Exercise aim – Only one stretch of the records below is wanted: the lines from the one holding "two-way mux, on" through the one holding "row9 = 1-bit". Return it exactly, both ends included.

Start of Provided data

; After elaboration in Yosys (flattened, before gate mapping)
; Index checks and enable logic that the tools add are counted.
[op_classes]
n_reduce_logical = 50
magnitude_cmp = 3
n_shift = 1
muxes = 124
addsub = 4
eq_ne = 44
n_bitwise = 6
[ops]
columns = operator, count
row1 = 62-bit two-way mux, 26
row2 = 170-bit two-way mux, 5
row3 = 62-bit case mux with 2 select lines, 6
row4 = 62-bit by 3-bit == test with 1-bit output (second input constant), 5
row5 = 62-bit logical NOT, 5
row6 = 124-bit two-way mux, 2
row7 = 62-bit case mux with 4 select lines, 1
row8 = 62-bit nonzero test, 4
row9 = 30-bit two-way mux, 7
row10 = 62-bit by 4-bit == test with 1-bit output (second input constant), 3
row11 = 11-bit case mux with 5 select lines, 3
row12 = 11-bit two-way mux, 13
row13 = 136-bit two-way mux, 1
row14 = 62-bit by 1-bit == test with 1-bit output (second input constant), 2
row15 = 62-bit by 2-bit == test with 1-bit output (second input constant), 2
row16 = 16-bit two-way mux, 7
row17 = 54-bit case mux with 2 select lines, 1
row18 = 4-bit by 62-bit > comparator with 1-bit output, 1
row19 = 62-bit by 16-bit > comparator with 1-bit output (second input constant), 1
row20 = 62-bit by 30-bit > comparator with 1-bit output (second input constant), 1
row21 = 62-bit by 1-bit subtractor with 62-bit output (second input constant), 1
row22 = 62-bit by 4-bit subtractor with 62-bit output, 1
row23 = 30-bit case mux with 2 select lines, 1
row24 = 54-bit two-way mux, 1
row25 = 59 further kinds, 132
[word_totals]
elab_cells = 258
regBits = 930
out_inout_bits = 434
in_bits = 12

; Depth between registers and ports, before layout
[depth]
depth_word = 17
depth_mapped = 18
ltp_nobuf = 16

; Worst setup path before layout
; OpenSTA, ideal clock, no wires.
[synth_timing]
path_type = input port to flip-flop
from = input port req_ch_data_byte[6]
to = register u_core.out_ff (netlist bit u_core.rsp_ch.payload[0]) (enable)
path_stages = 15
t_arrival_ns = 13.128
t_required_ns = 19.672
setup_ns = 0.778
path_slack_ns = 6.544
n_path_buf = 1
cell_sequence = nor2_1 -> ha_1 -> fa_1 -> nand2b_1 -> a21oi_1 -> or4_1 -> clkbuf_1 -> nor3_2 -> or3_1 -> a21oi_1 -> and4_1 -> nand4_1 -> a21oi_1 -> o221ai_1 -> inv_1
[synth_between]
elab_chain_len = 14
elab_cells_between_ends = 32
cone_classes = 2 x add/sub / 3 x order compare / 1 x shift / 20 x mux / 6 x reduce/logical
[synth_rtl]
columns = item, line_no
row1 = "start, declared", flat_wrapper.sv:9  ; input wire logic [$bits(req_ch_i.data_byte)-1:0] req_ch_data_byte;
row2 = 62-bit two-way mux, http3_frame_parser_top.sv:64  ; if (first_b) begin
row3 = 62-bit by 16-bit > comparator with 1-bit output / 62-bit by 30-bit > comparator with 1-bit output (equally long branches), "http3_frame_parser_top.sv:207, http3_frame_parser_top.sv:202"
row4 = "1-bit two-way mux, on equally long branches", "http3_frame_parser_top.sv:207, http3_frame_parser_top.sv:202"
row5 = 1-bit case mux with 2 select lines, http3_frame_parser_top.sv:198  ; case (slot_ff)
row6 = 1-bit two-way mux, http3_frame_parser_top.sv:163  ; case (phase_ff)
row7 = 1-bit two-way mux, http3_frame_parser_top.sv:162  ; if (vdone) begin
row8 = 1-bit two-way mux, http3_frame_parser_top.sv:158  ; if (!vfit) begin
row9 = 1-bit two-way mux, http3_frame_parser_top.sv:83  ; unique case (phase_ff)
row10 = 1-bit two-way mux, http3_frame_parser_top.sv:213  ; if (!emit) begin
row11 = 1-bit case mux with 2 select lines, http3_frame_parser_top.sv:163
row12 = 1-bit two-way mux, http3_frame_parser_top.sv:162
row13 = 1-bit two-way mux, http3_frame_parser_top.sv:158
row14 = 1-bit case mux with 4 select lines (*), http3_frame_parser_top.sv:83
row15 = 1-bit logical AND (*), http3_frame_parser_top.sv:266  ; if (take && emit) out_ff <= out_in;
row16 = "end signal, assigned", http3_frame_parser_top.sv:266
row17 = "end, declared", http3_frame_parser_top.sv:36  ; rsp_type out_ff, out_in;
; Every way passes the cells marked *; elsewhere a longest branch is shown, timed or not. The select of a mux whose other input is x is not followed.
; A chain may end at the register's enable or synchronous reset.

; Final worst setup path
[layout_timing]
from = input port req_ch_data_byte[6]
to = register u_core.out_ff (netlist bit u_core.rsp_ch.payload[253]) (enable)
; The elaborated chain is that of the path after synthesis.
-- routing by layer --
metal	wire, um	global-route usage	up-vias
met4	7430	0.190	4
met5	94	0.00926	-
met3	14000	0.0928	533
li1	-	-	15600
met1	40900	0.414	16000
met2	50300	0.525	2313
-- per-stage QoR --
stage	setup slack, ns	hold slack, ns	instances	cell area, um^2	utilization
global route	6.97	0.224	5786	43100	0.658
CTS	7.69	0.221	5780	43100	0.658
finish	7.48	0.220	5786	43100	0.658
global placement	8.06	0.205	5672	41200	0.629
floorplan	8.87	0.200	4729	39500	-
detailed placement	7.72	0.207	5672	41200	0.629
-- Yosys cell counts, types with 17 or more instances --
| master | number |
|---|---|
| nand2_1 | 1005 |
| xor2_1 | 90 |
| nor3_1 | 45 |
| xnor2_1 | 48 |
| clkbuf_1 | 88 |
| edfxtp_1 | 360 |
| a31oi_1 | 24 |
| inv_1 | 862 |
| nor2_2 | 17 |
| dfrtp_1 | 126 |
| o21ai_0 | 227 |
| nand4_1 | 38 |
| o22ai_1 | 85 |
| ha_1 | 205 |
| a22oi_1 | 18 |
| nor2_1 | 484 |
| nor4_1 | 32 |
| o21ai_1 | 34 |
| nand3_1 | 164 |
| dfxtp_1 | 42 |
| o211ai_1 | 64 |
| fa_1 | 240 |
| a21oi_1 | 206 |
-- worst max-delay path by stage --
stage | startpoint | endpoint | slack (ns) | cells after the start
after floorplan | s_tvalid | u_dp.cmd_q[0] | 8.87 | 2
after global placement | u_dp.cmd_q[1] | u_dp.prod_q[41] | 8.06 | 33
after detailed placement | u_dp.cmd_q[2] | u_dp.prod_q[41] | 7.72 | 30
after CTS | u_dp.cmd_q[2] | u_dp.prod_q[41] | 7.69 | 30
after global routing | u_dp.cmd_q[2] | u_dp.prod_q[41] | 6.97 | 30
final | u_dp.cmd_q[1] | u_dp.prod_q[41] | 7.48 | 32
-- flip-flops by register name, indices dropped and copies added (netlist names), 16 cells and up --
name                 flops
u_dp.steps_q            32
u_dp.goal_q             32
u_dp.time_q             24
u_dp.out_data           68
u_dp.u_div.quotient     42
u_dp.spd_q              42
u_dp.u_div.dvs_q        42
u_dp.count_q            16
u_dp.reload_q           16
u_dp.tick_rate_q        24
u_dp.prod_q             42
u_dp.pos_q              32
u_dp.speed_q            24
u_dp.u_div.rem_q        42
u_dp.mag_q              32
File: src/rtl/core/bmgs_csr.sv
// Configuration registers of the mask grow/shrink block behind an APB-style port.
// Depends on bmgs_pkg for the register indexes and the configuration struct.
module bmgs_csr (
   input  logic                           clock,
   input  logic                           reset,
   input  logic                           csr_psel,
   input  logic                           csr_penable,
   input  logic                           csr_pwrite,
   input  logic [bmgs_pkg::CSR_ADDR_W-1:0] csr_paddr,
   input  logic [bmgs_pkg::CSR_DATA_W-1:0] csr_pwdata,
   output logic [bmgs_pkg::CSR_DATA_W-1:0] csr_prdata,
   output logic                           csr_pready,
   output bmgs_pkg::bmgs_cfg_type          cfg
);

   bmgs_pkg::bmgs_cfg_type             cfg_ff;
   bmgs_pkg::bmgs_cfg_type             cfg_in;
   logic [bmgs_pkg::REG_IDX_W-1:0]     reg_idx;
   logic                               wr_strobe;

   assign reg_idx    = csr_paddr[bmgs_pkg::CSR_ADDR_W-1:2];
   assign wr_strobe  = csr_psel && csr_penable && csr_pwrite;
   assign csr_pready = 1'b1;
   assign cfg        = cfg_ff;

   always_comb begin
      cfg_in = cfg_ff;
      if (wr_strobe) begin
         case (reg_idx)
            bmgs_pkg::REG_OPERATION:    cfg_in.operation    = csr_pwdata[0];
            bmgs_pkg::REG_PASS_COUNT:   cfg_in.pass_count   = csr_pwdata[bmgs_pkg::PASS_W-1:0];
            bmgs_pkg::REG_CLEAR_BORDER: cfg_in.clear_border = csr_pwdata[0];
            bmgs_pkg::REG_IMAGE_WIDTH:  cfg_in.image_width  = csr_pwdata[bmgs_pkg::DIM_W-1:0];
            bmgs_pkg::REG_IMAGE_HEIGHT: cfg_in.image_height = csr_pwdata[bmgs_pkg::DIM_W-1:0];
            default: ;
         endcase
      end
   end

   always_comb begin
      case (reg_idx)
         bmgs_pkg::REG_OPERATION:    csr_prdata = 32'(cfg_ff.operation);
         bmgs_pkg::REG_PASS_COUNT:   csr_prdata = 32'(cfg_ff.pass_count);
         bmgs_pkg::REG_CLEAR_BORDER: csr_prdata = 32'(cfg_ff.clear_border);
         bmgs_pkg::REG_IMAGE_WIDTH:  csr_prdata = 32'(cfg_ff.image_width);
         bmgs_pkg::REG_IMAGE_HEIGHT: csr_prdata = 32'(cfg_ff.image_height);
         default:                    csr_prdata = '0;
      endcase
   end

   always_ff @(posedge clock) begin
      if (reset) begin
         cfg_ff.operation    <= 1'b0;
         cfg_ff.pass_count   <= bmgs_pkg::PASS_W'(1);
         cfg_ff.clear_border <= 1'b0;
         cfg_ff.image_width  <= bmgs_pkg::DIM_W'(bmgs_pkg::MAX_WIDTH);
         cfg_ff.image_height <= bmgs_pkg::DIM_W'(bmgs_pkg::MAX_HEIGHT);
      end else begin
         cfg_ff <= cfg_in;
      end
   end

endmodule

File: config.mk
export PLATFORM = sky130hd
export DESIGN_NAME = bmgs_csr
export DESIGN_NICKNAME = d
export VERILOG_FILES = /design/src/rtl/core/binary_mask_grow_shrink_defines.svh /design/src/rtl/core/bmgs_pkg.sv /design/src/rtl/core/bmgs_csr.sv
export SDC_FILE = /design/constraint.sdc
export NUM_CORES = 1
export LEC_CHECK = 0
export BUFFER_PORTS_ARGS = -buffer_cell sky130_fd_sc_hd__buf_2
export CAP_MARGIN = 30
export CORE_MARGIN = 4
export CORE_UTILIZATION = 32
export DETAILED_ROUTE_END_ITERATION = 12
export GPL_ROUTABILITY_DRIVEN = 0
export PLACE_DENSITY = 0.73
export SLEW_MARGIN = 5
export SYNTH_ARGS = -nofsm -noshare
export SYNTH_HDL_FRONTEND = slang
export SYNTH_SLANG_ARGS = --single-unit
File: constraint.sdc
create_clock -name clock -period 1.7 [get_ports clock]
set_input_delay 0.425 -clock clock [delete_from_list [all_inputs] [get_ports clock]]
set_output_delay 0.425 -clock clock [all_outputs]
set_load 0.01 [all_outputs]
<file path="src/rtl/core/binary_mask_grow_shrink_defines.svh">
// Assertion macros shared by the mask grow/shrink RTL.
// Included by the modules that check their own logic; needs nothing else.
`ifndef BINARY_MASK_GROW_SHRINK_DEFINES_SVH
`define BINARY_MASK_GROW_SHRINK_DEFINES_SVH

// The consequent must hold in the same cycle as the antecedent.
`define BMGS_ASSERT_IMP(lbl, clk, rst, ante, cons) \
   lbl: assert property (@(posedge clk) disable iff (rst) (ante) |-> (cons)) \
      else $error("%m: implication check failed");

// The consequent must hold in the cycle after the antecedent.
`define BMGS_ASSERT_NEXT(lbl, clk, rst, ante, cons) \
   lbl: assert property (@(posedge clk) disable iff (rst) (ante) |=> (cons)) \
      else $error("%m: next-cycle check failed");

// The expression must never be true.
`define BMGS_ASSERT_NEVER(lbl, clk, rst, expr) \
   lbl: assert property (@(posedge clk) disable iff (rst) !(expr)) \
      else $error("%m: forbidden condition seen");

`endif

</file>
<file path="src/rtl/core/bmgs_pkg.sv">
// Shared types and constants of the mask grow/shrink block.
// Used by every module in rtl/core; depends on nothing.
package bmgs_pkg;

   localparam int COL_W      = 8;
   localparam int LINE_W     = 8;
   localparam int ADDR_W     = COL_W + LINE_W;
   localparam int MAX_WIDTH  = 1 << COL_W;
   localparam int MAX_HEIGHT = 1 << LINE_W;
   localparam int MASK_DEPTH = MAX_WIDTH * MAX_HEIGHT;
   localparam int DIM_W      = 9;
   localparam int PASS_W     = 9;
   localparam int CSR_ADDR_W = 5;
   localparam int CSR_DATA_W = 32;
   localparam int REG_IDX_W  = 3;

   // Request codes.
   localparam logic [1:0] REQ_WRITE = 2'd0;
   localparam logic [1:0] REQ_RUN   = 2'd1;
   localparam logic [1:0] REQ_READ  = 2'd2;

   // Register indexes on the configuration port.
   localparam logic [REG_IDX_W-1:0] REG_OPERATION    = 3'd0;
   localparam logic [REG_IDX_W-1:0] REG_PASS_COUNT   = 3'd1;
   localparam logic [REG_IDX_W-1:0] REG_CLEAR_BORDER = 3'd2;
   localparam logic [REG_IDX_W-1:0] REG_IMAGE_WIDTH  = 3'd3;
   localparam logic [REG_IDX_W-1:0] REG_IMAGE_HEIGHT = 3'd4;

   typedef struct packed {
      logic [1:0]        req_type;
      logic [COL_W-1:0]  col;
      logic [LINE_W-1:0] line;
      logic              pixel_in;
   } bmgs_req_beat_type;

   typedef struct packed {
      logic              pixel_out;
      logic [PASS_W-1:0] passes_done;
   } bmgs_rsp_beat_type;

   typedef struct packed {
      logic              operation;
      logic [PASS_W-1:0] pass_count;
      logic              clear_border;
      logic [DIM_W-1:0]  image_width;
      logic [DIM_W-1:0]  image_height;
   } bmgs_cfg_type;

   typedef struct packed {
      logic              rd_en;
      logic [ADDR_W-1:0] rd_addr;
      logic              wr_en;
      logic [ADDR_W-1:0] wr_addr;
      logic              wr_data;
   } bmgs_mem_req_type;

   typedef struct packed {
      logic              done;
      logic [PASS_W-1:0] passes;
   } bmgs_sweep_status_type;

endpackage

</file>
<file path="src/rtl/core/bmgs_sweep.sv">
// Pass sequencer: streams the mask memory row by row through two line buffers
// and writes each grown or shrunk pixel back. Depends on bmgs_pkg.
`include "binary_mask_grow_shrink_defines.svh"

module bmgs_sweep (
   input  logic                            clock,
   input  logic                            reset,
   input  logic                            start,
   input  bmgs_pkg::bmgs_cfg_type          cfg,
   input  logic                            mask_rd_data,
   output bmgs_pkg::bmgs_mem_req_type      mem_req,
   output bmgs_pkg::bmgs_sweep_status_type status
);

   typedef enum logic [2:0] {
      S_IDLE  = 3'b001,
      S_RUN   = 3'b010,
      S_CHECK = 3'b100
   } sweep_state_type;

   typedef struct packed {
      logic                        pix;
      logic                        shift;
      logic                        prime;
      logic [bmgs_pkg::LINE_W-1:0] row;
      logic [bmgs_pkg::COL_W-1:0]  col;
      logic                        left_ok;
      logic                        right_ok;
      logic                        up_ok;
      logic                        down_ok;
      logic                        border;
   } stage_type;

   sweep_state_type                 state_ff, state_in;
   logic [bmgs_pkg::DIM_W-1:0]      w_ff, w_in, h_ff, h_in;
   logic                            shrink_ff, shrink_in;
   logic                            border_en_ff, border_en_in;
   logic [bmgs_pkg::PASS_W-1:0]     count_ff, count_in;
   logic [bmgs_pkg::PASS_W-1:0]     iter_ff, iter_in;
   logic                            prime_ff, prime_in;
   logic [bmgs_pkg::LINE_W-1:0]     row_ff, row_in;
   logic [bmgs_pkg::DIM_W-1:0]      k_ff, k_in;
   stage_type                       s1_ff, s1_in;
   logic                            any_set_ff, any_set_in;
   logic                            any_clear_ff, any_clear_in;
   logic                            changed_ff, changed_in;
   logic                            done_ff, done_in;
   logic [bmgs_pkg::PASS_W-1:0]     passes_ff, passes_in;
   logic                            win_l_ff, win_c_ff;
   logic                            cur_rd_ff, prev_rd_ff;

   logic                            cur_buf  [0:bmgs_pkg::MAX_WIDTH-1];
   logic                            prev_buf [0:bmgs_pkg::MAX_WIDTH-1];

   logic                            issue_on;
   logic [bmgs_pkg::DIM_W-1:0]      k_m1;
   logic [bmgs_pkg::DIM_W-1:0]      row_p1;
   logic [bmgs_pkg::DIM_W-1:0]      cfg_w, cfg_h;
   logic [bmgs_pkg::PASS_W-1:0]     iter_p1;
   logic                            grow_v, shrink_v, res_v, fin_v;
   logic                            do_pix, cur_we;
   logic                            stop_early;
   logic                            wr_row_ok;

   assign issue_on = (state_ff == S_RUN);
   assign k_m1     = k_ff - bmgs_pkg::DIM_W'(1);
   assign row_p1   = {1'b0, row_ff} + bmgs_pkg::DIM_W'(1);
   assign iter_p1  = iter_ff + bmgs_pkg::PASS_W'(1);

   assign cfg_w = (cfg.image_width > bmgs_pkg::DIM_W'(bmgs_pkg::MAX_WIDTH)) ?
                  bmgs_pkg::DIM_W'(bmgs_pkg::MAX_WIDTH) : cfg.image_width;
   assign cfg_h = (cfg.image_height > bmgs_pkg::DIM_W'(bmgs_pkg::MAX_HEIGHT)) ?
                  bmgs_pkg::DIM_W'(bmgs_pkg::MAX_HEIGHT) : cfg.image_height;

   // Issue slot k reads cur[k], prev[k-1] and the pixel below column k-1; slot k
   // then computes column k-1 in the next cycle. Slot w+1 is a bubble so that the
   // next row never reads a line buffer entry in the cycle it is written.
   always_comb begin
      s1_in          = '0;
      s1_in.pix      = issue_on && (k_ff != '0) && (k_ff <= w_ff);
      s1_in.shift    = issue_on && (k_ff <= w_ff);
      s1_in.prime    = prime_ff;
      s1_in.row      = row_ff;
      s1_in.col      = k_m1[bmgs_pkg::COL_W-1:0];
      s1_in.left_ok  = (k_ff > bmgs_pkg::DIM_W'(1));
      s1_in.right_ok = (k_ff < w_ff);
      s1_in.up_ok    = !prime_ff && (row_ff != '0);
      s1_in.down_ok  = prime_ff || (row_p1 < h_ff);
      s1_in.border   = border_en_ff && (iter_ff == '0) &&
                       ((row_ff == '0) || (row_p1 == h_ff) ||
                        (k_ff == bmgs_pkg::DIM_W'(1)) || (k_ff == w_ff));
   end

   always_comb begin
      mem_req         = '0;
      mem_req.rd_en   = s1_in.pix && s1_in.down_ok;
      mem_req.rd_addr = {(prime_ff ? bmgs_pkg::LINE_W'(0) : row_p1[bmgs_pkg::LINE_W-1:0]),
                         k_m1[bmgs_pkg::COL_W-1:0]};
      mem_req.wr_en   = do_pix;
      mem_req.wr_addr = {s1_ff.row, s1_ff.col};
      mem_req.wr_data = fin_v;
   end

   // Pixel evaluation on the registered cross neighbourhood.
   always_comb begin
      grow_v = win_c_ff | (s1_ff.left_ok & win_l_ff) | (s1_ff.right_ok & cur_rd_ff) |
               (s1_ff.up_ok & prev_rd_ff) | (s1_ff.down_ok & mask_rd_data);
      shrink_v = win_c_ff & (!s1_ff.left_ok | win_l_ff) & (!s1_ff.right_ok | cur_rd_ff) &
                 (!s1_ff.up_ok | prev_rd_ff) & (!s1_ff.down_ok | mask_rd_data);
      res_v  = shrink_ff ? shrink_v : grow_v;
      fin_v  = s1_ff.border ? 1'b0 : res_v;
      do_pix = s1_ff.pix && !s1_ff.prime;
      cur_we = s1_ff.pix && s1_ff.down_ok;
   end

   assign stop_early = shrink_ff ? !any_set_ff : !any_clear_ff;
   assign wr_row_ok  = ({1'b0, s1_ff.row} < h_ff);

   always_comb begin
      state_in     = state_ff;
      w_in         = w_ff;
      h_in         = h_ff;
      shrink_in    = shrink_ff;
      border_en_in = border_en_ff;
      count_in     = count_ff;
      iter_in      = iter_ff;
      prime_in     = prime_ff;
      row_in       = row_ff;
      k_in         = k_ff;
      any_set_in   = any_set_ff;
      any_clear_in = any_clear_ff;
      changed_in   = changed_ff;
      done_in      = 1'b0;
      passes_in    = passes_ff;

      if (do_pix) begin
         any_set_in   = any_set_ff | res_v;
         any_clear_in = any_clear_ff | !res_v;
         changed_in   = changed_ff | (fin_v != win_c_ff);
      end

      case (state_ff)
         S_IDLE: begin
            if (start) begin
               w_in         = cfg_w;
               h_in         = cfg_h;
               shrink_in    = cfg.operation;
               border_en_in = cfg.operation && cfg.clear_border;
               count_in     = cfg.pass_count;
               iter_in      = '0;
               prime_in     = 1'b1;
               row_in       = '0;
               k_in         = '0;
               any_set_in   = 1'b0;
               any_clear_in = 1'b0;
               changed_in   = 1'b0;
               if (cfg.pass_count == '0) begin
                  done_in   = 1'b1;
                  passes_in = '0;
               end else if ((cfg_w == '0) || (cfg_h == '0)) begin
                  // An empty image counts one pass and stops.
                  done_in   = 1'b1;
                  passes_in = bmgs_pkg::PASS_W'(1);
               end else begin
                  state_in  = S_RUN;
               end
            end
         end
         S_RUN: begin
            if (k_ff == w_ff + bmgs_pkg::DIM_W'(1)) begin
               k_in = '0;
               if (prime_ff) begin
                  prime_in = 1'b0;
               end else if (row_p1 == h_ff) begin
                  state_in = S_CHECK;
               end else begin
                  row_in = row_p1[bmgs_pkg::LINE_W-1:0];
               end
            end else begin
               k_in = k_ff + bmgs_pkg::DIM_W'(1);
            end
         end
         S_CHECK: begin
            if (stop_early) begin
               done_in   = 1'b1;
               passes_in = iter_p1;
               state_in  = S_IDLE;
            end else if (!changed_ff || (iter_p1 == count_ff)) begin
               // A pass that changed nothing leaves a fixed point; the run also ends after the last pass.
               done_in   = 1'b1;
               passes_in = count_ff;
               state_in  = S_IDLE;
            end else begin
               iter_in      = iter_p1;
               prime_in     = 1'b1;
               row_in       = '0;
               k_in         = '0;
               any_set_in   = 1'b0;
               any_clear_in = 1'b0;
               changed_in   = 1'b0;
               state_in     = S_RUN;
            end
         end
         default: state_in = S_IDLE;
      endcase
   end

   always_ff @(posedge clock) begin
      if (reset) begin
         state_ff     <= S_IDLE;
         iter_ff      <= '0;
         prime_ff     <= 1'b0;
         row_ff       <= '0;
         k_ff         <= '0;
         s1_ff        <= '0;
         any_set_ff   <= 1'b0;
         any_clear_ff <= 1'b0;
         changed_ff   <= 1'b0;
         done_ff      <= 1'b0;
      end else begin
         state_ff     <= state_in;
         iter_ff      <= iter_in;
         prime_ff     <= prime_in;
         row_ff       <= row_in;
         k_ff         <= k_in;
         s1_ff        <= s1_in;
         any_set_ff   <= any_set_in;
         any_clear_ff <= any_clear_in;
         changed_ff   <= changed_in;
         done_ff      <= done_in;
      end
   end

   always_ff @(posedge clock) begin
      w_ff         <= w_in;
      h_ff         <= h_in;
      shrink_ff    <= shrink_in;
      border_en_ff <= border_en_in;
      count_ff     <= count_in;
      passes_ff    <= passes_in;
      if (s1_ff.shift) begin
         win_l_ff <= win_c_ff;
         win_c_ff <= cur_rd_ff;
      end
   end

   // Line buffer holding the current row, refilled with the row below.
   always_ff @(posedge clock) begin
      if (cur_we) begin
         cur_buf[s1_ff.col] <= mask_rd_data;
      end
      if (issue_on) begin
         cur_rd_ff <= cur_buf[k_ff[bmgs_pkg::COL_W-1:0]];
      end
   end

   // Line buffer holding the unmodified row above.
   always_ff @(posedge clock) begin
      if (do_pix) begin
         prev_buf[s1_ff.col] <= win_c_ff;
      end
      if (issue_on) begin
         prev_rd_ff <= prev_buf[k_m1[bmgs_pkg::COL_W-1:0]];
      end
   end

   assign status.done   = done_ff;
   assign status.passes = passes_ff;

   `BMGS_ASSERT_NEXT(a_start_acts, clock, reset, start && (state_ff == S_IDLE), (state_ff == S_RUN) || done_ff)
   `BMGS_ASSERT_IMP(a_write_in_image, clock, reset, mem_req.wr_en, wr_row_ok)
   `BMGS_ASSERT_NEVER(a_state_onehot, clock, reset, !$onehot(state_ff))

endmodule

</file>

End of Provided data

Answer to this task –
row4 = "1-bit two-way mux, on equally long branches", "http3_frame_parser_top.sv:207, http3_frame_parser_top.sv:202"
row5 = 1-bit case mux with 2 select lines, http3_frame_parser_top.sv:198  ; case (slot_ff)
row6 = 1-bit two-way mux, http3_frame_parser_top.sv:163  ; case (phase_ff)
row7 = 1-bit two-way mux, http3_frame_parser_top.sv:162  ; if (vdone) begin
row8 = 1-bit two-way mux, http3_frame_parser_top.sv:158  ; if (!vfit) begin
row9 = 1-bit two-way mux, http3_frame_parser_top.sv:83  ; unique case (phase_ff)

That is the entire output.